> TASK REQUIREMENTS
Copy the lines of the entries exactly, from the opening one to the one holding "cts_sinks: 194", and leave out everything after.

### SUPPLIED RECORDS ###

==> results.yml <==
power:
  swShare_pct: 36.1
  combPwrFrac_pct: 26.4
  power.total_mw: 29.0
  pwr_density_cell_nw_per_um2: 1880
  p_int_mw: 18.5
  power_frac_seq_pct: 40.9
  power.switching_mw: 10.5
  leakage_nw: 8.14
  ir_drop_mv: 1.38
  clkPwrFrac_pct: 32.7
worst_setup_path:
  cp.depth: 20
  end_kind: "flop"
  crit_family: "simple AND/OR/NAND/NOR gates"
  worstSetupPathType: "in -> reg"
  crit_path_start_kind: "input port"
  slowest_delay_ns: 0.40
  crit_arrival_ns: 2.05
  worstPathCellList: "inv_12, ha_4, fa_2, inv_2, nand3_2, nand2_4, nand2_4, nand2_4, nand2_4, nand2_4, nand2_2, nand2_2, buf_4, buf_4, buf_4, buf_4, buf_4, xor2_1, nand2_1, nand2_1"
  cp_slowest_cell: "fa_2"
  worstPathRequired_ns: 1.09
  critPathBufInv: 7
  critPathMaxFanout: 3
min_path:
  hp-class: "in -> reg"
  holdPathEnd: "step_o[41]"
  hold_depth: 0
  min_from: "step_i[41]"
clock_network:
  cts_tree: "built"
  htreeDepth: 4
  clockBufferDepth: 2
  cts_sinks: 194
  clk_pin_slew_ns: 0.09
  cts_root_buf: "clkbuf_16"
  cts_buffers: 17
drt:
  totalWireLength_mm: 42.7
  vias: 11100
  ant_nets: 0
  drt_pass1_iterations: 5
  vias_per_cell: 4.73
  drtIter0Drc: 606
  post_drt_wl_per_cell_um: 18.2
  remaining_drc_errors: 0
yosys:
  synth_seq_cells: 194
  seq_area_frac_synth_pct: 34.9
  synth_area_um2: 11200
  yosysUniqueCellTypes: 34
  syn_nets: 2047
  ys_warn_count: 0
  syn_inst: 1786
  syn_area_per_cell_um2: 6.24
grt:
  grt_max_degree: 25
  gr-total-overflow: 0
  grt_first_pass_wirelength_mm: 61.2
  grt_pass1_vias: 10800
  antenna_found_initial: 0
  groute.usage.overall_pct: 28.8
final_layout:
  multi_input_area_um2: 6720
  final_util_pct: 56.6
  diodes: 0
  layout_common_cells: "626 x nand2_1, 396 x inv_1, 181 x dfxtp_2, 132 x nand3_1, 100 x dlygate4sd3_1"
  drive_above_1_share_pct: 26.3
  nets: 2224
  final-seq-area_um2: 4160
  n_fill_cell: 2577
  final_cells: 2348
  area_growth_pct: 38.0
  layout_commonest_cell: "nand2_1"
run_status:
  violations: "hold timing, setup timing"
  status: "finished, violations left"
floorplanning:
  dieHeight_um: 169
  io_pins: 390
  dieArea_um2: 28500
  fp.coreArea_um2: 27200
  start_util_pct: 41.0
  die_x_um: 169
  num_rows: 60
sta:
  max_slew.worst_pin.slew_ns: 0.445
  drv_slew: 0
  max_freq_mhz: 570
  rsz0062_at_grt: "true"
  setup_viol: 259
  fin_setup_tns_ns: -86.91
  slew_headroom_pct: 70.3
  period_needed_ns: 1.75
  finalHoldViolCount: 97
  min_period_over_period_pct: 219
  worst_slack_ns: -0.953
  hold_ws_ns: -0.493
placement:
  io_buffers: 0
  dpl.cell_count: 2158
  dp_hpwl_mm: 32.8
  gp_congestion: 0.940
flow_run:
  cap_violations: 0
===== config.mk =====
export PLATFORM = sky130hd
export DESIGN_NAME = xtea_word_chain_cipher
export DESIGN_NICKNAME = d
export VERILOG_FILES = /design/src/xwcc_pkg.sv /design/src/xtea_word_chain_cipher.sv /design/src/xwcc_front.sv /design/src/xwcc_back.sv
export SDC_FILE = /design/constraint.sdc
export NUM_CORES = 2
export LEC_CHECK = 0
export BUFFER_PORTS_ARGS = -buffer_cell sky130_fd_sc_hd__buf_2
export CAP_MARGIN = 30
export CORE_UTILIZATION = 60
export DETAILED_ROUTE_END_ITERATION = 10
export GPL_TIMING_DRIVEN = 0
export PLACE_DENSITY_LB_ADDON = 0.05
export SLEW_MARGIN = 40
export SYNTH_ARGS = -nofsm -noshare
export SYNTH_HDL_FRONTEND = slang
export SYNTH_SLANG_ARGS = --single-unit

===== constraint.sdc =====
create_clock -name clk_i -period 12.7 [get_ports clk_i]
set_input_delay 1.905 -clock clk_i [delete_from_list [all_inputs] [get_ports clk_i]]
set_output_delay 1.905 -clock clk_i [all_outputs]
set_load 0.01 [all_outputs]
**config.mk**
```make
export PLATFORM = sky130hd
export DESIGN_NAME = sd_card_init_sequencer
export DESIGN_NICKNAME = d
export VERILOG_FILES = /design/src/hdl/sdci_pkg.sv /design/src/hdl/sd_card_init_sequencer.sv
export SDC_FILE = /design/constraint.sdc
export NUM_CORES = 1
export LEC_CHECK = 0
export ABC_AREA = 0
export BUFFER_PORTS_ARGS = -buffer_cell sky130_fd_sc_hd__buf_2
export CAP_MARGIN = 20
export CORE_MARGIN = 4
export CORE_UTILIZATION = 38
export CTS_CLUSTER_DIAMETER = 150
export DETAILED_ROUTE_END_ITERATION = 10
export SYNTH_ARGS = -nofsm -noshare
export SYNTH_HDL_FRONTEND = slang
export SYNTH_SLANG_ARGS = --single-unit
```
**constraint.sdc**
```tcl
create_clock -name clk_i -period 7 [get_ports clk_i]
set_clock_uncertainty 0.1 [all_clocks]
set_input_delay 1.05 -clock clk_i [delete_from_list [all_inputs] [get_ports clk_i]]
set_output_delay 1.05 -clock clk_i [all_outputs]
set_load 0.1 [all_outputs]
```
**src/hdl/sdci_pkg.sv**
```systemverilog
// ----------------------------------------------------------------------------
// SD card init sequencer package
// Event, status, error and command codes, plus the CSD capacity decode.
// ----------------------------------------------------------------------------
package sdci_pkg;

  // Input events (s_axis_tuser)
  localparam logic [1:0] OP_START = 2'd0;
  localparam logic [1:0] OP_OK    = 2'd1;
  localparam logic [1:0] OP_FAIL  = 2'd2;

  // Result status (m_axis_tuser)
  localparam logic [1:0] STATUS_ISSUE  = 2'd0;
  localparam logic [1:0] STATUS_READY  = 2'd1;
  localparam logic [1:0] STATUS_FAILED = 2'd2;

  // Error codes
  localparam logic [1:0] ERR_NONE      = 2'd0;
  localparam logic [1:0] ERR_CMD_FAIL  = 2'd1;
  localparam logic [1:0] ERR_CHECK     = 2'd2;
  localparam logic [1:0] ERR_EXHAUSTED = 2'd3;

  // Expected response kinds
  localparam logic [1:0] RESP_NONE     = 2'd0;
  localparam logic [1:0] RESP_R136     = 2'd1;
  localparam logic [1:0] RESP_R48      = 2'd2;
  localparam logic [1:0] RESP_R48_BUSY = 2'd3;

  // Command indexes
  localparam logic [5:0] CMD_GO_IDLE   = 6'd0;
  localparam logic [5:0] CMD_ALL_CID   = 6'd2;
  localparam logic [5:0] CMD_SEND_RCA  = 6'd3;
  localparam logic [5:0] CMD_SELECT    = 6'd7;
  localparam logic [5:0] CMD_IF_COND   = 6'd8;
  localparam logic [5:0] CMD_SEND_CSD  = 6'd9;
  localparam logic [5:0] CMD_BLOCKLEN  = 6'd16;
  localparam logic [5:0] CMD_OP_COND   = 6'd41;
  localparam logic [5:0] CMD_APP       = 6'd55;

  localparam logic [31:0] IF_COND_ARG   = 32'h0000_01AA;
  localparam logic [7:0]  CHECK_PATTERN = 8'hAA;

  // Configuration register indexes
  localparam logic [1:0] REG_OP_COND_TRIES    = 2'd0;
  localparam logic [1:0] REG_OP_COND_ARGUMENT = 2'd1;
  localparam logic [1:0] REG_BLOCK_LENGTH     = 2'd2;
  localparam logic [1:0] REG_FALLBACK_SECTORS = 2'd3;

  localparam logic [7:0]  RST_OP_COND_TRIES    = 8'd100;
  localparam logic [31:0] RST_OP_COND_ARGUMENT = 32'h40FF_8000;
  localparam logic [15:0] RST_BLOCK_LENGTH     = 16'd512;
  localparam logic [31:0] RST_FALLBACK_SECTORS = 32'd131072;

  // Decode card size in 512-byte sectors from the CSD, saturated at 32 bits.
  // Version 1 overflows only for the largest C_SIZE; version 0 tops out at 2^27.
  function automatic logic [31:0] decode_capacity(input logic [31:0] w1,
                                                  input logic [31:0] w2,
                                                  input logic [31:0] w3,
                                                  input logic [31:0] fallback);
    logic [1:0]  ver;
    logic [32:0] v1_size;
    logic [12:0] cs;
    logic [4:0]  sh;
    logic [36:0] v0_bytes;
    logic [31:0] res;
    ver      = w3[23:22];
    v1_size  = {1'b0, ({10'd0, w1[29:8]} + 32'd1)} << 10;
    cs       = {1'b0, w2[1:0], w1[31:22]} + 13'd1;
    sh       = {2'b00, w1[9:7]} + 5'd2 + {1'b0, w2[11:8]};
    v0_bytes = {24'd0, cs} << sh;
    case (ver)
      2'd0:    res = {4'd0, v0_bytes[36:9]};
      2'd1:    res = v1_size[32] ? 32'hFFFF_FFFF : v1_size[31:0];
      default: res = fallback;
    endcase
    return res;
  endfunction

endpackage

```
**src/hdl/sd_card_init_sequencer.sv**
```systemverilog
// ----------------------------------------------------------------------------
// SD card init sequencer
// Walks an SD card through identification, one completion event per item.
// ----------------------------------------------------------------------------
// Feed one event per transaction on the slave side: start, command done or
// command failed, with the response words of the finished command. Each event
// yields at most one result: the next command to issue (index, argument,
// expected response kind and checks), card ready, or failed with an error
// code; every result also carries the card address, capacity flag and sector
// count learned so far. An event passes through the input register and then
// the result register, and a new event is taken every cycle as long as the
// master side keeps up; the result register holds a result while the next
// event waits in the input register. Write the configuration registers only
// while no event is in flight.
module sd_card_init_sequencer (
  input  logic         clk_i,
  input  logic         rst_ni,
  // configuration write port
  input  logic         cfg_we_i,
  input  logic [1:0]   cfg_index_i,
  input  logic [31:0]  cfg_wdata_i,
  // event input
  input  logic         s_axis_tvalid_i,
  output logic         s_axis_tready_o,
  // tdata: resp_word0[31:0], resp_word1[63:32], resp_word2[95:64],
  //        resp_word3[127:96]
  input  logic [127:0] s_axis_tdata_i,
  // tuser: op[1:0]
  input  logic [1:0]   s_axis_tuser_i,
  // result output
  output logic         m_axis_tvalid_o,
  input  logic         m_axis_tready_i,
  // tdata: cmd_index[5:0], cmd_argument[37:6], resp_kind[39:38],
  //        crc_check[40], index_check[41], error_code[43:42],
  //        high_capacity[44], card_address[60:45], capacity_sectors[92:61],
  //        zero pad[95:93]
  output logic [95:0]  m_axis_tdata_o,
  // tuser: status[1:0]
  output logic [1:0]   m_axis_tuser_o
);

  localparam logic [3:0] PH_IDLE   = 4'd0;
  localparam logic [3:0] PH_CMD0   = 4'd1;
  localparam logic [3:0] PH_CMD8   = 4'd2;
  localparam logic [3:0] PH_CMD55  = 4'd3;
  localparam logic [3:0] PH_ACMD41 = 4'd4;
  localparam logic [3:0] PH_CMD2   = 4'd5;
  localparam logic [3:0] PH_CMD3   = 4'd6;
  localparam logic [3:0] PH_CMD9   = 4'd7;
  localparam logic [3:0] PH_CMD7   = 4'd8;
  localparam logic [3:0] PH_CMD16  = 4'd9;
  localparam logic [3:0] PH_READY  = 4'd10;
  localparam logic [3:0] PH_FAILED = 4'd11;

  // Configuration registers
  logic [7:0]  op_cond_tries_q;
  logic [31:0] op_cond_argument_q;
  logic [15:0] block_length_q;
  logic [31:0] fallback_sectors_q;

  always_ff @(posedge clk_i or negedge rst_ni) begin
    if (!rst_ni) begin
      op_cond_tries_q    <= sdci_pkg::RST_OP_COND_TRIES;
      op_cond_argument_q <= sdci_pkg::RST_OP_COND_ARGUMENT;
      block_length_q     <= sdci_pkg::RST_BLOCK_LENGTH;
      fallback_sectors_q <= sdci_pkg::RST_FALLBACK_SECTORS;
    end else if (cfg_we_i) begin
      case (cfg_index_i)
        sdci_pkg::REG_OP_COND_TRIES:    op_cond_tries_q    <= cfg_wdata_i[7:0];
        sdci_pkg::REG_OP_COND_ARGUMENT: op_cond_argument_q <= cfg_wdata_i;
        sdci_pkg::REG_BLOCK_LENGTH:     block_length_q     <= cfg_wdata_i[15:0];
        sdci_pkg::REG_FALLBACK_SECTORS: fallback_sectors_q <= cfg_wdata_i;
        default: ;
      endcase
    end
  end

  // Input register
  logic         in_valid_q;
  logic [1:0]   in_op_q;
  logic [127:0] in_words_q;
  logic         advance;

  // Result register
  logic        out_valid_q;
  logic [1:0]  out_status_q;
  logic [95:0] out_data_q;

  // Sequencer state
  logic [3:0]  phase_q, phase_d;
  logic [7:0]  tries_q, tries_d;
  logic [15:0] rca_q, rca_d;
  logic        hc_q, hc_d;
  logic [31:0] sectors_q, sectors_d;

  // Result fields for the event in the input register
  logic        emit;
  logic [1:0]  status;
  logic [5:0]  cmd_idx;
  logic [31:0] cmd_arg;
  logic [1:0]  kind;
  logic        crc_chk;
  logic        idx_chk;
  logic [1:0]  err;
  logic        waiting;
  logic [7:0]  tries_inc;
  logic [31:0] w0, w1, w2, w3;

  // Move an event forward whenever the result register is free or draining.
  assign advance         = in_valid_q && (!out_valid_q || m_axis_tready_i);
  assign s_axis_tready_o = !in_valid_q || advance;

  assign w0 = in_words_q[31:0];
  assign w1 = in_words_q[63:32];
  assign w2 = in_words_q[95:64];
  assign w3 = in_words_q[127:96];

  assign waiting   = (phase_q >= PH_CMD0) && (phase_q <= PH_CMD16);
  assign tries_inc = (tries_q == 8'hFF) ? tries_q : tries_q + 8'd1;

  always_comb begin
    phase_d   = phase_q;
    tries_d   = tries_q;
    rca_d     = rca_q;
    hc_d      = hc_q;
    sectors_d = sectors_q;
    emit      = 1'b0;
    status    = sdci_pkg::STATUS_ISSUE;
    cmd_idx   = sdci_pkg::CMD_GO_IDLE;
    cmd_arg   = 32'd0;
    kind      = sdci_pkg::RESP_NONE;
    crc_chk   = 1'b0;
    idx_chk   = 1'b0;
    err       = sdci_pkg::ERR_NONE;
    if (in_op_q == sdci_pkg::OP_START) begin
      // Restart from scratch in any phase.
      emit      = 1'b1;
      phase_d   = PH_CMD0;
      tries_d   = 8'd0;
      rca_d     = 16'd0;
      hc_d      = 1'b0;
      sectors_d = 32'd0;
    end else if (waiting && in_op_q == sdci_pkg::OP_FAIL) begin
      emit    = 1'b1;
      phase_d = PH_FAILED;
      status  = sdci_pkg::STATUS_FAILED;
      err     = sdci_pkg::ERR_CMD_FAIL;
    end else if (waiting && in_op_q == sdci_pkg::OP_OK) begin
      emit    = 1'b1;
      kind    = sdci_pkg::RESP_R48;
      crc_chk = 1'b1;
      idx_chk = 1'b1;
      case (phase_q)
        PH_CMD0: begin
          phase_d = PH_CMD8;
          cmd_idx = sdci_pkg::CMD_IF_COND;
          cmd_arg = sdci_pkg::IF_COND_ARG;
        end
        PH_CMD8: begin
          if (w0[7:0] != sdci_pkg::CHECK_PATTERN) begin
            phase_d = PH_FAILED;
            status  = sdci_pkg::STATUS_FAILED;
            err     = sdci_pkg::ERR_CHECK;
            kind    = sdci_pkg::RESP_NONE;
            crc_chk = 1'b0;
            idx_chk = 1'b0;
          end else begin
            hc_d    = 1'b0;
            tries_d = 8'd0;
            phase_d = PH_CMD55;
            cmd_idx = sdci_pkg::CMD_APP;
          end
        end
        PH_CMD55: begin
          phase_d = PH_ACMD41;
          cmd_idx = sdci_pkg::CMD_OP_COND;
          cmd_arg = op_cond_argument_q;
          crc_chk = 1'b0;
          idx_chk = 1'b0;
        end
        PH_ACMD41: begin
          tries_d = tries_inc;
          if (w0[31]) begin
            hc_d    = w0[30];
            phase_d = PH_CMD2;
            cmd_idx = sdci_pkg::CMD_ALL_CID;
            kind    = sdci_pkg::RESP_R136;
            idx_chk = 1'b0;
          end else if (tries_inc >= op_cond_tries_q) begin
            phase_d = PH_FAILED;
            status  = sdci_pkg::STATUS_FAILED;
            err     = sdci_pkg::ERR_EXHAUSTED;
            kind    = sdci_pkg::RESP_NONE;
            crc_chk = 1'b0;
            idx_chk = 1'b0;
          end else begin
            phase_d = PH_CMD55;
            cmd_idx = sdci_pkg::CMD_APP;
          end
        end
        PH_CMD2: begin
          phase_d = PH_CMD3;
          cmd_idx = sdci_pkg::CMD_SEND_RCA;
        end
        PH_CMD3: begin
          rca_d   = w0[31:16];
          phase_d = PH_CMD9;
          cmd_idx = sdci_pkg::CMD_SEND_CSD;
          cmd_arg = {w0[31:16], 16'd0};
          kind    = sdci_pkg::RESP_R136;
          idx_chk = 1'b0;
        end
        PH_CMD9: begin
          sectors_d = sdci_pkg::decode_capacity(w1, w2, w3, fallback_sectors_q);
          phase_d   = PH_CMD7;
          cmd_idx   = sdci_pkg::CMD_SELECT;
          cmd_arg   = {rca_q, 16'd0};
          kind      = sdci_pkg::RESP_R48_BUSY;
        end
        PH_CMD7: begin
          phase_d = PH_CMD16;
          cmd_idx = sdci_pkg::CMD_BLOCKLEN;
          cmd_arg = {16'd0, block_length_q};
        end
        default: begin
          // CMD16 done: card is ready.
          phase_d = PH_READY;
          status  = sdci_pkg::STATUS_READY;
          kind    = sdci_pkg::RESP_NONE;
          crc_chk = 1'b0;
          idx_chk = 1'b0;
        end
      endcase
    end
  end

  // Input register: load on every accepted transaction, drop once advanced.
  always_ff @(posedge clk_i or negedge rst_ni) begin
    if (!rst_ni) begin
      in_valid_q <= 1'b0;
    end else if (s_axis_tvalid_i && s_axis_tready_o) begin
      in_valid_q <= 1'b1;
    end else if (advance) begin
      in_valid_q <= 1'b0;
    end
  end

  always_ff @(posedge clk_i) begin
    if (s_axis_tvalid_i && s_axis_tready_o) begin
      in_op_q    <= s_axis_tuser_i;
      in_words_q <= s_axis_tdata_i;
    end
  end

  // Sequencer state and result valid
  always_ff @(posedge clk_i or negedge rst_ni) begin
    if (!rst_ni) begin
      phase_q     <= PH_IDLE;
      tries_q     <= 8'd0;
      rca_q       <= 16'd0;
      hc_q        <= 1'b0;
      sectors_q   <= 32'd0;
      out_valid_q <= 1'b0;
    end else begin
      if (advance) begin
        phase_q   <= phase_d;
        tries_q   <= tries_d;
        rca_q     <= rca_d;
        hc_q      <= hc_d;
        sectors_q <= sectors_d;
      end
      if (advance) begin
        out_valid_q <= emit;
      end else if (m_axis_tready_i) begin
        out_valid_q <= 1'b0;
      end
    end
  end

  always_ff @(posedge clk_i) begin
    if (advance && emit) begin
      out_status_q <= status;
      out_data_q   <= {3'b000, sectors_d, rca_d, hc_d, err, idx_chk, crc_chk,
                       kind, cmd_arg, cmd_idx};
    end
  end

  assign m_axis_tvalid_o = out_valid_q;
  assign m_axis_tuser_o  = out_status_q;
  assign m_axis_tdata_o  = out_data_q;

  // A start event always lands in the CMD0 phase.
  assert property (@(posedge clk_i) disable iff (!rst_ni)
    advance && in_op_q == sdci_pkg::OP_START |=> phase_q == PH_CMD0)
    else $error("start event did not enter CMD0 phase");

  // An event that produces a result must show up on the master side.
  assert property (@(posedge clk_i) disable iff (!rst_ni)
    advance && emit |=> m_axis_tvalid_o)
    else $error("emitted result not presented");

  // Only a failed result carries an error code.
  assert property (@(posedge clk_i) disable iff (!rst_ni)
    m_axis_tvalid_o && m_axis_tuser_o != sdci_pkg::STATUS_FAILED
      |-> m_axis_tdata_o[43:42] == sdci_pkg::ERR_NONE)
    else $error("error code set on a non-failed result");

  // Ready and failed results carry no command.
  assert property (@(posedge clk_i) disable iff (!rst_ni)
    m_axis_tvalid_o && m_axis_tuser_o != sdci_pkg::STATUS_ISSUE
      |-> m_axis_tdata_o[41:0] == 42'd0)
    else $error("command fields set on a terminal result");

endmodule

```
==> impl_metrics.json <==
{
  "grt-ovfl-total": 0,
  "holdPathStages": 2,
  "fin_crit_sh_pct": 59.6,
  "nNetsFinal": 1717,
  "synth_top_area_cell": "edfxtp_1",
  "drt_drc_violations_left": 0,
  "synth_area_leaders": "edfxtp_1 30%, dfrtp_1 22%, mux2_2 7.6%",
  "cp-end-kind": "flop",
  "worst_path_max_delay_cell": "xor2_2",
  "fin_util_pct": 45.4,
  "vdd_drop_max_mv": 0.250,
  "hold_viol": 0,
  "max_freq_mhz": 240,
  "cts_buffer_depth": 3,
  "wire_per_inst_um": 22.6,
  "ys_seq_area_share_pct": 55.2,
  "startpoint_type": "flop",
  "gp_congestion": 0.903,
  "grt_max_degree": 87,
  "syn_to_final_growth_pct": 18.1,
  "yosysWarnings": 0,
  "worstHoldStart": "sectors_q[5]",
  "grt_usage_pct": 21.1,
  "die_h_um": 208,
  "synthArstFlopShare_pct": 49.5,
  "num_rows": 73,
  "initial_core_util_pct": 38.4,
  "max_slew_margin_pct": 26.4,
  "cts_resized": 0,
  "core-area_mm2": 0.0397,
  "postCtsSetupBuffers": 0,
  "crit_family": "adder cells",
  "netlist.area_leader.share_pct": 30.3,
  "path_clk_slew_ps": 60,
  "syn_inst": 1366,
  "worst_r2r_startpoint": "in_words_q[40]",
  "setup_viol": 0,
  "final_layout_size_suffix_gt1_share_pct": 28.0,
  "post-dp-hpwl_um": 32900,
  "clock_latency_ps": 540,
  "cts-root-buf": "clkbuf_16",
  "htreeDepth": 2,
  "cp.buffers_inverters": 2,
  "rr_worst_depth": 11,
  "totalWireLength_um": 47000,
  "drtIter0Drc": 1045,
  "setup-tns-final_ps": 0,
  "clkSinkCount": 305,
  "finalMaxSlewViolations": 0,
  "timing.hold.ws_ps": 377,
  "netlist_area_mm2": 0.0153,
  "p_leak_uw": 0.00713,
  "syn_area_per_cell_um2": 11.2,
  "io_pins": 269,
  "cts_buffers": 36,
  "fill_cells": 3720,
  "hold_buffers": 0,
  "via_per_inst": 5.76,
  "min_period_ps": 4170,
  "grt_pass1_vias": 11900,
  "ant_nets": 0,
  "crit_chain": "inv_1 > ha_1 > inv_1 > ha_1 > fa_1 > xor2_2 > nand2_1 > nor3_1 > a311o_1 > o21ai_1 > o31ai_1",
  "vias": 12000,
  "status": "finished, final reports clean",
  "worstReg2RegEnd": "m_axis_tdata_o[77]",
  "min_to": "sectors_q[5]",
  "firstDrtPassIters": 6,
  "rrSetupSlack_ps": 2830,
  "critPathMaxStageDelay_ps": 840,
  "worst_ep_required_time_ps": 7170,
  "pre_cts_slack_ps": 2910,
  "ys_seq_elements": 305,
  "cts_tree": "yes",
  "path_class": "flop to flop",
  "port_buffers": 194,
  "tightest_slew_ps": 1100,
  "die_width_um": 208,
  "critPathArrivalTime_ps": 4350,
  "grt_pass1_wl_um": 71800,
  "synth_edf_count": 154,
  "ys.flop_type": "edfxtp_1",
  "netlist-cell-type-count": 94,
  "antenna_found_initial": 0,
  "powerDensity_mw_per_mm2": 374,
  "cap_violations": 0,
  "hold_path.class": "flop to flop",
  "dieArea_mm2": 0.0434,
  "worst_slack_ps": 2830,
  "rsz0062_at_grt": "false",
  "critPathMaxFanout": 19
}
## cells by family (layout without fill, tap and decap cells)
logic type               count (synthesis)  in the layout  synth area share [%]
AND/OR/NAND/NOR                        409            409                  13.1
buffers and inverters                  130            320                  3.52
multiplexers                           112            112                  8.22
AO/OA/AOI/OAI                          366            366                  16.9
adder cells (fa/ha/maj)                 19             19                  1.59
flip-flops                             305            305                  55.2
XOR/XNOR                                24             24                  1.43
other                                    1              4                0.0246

###

> RESULT OF THE TASK
==> results.yml <==
power:
  swShare_pct: 36.1
  combPwrFrac_pct: 26.4
  power.total_mw: 29.0
  pwr_density_cell_nw_per_um2: 1880
  p_int_mw: 18.5
  power_frac_seq_pct: 40.9
  power.switching_mw: 10.5
  leakage_nw: 8.14
  ir_drop_mv: 1.38
  clkPwrFrac_pct: 32.7
worst_setup_path:
  cp.depth: 20
  end_kind: "flop"
  crit_family: "simple AND/OR/NAND/NOR gates"
  worstSetupPathType: "in -> reg"
  crit_path_start_kind: "input port"
  slowest_delay_ns: 0.40
  crit_arrival_ns: 2.05
  worstPathCellList: "inv_12, ha_4, fa_2, inv_2, nand3_2, nand2_4, nand2_4, nand2_4, nand2_4, nand2_4, nand2_2, nand2_2, buf_4, buf_4, buf_4, buf_4, buf_4, xor2_1, nand2_1, nand2_1"
  cp_slowest_cell: "fa_2"
  worstPathRequired_ns: 1.09
  critPathBufInv: 7
  critPathMaxFanout: 3
min_path:
  hp-class: "in -> reg"
  holdPathEnd: "step_o[41]"
  hold_depth: 0
  min_from: "step_i[41]"
clock_network:
  cts_tree: "built"
  htreeDepth: 4
  clockBufferDepth: 2
  cts_sinks: 194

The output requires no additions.